Esse mês de agosto de 2018 inaugurou no Rio de Janeiro o festival FotoRio Resiste e em sua semana forte teremos mais uma edição das leituras de portfólio. Sou muito suspeita para falar das leituras, mas acredito piamente no poder da troca e do diálogo entre fotógrafos e amantes da fotografia. No geral, o ambiente propicia várias coisas positivas: empatia, generosidade, doação, inspiração e abertura.

 

Ano passado o festival instaurou o Prêmio Revelação ao melhor portfólio escolhido pelos leitores dentre pessoas iniciantes que nunca tiveram a chance de expor seus trabalhos em um museu, centro cultural ou galeria. O prêmio é uma exposição na Galeria Oriente no Rio. E o primeiro vencedor foi o fotógrafo Pedro Kuperman com seu ensaio Jardim de Maria.

 

 

 

O trabalho de Pedro, todo em preto e branco, perpassa a vida de um viúvo do Rio Comprido que homenageia sua falecida esposa cuidando de um jardim secreto no meio do caos carioca. Imagens sutis, tímidas, doces, e fortes, que retratam o amor do casal, o lirismo do local e a solidão feliz do senhor em meio ao seu paraíso.
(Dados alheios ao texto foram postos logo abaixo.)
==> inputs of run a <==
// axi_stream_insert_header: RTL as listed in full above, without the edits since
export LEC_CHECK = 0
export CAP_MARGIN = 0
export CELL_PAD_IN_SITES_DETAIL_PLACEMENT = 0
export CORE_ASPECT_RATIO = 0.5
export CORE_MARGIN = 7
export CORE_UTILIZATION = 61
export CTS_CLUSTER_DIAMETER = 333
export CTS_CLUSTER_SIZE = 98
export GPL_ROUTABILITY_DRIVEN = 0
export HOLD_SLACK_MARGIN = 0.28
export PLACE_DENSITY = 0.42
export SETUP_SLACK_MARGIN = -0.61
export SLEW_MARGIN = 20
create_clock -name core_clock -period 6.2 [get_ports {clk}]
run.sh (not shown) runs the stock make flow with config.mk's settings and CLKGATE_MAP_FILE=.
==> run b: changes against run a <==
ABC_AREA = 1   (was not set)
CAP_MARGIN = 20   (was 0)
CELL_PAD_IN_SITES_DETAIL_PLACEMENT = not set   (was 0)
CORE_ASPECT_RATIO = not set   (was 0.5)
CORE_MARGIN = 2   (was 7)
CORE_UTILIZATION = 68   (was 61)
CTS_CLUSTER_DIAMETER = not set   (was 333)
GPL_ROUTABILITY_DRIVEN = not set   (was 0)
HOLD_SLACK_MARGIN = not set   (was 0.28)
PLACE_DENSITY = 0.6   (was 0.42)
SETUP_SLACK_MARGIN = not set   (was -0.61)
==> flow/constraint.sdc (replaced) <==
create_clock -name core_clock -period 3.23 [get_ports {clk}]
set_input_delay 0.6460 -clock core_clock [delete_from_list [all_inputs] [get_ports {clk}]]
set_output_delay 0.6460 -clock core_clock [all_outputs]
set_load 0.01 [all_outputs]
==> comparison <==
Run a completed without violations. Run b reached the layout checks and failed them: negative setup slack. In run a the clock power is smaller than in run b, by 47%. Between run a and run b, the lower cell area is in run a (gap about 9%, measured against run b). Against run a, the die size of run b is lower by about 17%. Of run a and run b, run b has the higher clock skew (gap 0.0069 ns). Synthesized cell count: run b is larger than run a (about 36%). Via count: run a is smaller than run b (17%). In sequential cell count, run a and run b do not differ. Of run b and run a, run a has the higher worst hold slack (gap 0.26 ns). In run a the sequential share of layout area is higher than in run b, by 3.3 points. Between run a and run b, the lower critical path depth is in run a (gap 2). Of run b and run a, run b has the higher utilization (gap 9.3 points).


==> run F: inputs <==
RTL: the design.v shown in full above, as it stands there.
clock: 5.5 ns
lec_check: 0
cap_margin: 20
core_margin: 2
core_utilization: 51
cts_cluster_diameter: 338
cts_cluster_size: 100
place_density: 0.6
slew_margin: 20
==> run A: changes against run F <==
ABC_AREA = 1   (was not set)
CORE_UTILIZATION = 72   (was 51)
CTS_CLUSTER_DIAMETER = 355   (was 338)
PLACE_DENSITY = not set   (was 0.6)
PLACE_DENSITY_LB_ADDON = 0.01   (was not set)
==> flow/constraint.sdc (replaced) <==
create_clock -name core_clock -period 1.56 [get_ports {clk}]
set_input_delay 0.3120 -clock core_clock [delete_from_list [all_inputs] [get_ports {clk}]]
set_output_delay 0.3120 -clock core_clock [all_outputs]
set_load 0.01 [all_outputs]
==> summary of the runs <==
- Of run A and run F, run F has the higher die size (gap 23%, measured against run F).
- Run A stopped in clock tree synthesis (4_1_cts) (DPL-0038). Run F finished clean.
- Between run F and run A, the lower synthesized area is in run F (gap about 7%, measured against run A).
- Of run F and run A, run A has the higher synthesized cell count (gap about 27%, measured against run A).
Como relata Joaquim Paiva, o curador da exposição, o trabalho perpassa o sentimento do retratado, “não nutre culpa nem luto, sua imersão no Éden não é fuga, e sim evocação.

 

O fotógrafo não explora, não agride, não toma nada, retrata com uma enorme sensibilidade e poética uma forma de sobrevivência em nosso mundo cão. Foram 3 anos dedicados ao projeto e à relação pessoal ao tema e objeto. O preto e branco acrescenta ao jogo de luz e sombra, ao mistério, ao imaginário e também quebra com o verde intenso do jardim.

 

 

Maria, aquele sorriso

em foto amarelecida

hoje sozinho reviso

como encantou minha vida. – Trova para Maria do Jardim de Maria

 

*A exposição Jardim de Maria fica em cartaz até dia 01 de setembro na Galeria Oriente, Rua do Russel, 300 / 401, Glória.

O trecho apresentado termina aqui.